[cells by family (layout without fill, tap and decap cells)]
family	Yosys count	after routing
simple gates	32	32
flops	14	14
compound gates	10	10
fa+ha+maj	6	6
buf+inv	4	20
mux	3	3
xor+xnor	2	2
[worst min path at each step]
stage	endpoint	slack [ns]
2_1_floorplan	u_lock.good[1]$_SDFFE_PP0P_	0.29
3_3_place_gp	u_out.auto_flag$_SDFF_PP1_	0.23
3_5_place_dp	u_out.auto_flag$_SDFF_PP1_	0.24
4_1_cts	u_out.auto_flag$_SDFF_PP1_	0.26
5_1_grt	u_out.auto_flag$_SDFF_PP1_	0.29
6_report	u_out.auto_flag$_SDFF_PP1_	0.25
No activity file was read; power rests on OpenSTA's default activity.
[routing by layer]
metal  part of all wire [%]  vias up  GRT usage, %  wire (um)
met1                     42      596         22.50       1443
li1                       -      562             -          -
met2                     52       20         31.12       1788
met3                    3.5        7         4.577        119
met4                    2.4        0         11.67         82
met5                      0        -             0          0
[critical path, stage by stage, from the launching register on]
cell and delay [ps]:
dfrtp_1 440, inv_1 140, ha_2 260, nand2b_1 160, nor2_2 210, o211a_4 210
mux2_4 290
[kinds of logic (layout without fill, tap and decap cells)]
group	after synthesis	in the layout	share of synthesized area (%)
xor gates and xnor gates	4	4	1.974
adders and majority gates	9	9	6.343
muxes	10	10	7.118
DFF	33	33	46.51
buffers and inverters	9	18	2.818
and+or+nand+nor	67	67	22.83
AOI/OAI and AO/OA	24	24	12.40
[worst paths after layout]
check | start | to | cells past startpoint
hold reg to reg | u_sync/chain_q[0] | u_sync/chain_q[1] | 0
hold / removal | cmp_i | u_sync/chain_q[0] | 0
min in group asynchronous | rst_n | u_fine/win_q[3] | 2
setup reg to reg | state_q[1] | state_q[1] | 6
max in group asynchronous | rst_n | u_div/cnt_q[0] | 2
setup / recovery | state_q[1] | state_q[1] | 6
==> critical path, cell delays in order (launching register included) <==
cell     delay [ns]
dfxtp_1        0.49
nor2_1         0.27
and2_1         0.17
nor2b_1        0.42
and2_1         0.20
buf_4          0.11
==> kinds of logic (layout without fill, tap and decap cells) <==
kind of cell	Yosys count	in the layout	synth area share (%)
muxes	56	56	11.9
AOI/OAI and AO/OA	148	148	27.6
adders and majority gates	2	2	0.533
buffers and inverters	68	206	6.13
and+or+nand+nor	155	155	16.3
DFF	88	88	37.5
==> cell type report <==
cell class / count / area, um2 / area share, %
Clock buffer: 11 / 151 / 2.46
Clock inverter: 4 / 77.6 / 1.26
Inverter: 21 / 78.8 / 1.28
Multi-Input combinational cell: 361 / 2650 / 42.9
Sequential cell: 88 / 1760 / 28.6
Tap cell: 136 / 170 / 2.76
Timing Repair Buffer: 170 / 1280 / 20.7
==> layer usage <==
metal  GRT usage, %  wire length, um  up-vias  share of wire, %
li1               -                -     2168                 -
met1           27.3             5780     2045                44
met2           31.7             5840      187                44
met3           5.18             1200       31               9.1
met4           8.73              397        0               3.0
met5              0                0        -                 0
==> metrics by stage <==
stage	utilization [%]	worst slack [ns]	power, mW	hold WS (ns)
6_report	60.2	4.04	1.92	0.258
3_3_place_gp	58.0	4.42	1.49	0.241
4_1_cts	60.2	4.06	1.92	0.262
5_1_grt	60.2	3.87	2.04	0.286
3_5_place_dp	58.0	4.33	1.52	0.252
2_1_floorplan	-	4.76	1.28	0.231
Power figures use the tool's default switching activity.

* * * * *

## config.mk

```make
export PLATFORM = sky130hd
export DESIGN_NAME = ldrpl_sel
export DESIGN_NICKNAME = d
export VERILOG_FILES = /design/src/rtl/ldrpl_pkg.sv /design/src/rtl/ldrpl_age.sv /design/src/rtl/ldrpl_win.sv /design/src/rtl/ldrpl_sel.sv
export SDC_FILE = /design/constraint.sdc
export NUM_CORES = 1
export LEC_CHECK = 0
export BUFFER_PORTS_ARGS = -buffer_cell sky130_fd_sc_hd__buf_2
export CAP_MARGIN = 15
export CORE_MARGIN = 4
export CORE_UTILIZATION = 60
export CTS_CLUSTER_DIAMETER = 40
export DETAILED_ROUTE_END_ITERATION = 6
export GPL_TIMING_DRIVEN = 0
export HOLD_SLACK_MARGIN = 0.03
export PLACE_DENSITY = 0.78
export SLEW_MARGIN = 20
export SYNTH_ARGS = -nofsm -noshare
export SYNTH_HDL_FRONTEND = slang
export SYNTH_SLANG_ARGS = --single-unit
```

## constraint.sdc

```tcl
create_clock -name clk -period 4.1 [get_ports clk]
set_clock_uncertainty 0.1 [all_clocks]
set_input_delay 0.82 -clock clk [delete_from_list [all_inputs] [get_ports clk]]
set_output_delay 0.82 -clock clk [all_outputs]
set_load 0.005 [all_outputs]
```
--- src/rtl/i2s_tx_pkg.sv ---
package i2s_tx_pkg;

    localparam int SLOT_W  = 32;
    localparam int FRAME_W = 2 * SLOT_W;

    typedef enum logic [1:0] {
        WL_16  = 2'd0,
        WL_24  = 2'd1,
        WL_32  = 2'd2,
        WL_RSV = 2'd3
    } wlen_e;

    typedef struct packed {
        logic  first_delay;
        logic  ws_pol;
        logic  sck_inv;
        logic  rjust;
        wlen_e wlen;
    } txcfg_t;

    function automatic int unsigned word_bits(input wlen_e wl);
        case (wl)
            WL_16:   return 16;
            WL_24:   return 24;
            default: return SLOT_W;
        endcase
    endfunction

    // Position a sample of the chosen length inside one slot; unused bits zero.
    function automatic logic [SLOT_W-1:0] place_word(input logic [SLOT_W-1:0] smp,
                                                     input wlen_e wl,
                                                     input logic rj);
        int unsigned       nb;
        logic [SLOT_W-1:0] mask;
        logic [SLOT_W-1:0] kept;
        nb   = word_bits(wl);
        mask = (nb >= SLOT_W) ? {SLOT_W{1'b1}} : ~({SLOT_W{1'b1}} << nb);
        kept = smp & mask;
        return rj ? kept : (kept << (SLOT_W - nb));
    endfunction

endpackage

* * * * *

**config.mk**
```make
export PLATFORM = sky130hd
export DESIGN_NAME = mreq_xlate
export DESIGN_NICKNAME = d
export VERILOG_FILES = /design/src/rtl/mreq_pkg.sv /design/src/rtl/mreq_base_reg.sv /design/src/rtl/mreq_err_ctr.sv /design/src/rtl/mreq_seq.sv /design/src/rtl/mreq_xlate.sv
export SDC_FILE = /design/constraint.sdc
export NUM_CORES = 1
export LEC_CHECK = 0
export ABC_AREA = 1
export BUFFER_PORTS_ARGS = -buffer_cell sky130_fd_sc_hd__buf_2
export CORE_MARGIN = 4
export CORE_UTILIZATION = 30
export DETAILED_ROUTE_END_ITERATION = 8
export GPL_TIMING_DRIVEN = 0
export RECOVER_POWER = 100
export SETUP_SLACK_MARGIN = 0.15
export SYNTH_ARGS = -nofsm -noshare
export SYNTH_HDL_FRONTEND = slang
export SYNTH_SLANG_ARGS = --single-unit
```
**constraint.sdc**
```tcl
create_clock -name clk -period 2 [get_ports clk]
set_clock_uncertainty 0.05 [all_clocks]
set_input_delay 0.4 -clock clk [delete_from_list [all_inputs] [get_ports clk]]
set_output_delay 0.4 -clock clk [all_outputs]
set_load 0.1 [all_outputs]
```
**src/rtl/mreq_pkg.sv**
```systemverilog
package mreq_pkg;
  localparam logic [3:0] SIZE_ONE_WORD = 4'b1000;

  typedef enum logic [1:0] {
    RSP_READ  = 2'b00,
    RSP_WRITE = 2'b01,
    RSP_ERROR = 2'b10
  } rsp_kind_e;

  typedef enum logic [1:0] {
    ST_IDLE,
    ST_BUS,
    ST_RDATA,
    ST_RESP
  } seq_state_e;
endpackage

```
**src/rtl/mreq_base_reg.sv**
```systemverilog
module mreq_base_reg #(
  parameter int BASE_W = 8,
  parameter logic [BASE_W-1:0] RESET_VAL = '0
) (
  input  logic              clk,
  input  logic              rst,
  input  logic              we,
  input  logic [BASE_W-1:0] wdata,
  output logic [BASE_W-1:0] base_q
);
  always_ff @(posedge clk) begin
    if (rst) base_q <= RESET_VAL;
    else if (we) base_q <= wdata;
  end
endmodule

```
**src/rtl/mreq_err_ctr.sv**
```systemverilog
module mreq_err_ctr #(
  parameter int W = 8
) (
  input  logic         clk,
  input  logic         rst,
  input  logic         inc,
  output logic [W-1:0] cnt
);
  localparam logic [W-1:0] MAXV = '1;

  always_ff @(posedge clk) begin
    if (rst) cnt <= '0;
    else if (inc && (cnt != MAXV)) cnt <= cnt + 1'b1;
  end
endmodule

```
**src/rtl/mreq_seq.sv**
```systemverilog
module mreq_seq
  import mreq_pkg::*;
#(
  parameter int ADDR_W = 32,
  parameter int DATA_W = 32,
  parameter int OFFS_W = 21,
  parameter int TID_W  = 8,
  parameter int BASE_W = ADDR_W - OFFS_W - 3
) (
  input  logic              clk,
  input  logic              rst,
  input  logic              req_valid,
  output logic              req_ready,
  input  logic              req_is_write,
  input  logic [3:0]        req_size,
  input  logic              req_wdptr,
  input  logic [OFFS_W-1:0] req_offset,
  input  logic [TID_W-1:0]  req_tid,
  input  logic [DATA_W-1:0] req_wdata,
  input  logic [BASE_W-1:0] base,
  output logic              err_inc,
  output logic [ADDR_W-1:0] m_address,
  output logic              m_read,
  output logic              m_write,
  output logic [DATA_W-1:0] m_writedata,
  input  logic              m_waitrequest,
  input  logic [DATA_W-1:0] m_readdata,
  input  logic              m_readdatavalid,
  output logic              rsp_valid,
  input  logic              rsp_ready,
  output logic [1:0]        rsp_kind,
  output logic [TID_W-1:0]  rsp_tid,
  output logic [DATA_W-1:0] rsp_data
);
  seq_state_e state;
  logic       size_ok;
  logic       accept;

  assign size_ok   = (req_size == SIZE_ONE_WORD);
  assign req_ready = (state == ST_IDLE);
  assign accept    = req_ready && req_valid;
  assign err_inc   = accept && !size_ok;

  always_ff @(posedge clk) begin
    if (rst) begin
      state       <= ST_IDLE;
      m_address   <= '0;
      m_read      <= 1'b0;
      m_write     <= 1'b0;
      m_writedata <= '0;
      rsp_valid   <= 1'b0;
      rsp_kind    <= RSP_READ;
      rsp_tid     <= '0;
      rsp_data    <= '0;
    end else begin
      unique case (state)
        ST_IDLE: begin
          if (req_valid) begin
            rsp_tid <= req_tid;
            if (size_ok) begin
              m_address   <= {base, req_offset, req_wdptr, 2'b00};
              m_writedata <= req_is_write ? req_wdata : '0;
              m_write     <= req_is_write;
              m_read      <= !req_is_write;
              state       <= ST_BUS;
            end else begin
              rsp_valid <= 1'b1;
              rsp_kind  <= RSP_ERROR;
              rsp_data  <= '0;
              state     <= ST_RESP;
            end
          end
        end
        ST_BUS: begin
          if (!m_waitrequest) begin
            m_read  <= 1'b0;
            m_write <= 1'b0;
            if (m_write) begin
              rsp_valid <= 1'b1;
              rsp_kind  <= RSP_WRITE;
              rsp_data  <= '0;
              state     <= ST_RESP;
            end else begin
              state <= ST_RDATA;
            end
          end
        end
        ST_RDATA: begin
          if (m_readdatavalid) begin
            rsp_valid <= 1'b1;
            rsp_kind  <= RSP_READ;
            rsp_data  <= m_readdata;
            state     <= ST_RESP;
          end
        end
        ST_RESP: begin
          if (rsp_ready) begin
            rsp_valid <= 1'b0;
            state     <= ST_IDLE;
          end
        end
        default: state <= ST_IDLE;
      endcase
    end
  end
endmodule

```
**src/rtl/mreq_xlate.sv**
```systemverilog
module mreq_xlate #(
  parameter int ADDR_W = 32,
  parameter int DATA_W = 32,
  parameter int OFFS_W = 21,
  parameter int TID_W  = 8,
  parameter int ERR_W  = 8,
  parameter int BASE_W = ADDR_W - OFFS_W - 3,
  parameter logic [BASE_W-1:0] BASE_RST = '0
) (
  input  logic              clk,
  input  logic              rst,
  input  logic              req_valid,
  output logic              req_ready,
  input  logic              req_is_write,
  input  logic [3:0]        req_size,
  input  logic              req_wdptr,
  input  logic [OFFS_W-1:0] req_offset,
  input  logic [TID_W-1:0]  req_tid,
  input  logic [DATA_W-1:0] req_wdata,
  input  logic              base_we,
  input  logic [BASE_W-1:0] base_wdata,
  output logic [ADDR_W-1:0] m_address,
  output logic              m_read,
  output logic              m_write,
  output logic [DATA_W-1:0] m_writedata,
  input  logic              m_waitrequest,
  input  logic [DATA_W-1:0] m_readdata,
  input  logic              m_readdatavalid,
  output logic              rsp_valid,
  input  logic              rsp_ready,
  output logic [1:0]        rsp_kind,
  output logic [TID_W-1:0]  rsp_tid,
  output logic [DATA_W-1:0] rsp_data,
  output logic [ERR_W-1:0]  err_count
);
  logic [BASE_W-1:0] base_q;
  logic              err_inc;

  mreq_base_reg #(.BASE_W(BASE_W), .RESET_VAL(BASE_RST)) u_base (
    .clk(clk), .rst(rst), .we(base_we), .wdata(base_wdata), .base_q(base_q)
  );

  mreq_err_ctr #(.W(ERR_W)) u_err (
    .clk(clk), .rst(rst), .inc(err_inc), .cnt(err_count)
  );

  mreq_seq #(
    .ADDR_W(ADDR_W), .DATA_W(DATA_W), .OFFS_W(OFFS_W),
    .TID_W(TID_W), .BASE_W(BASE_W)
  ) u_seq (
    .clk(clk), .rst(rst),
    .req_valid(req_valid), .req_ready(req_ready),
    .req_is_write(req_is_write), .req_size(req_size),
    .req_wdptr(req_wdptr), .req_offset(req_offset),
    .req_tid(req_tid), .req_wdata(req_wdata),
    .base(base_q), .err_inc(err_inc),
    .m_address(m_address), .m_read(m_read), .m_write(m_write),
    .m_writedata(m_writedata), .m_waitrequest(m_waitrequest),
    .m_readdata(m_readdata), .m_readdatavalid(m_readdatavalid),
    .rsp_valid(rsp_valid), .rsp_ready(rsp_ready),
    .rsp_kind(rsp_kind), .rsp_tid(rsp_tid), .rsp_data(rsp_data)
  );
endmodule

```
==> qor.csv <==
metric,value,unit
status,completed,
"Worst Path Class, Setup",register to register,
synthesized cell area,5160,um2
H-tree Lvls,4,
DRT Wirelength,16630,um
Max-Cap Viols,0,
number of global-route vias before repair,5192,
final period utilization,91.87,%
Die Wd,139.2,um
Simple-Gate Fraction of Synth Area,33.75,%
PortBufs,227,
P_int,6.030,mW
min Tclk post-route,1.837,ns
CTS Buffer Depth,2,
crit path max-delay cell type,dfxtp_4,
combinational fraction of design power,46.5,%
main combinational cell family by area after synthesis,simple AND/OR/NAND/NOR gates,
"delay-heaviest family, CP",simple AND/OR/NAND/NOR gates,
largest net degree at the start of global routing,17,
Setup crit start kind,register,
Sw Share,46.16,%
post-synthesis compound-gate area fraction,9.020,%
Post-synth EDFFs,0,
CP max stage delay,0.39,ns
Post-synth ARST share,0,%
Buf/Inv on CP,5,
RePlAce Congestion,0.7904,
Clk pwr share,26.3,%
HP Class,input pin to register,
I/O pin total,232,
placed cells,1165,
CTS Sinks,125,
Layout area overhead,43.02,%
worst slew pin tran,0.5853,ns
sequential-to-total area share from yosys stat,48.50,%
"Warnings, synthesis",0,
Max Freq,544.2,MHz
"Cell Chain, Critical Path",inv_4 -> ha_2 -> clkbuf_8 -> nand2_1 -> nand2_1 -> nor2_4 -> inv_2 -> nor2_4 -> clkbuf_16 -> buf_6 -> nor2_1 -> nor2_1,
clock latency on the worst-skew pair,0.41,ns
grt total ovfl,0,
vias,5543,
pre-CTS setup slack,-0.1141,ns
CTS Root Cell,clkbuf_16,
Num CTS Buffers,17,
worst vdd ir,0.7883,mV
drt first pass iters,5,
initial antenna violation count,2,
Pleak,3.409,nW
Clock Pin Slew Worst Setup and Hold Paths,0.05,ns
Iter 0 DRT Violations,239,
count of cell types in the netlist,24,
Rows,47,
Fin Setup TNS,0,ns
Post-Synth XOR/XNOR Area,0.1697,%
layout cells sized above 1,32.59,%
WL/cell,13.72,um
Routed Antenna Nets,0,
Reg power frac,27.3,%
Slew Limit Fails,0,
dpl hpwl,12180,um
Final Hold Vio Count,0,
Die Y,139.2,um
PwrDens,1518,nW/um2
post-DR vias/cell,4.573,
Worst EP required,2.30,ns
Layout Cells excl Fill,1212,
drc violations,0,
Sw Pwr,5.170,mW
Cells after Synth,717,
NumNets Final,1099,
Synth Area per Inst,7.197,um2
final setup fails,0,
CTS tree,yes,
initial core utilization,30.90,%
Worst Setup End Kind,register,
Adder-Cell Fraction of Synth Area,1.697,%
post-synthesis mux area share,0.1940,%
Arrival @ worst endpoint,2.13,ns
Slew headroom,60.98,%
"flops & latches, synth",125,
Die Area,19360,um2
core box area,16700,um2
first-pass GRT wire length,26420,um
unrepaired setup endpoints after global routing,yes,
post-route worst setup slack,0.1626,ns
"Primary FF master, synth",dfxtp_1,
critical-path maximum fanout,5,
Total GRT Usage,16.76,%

* * * * *

What this task involves: Read through the data and copy every line where "without" shows up.

Task result:
[cells by family (layout without fill, tap and decap cells)]
[kinds of logic (layout without fill, tap and decap cells)]
==> kinds of logic (layout without fill, tap and decap cells) <==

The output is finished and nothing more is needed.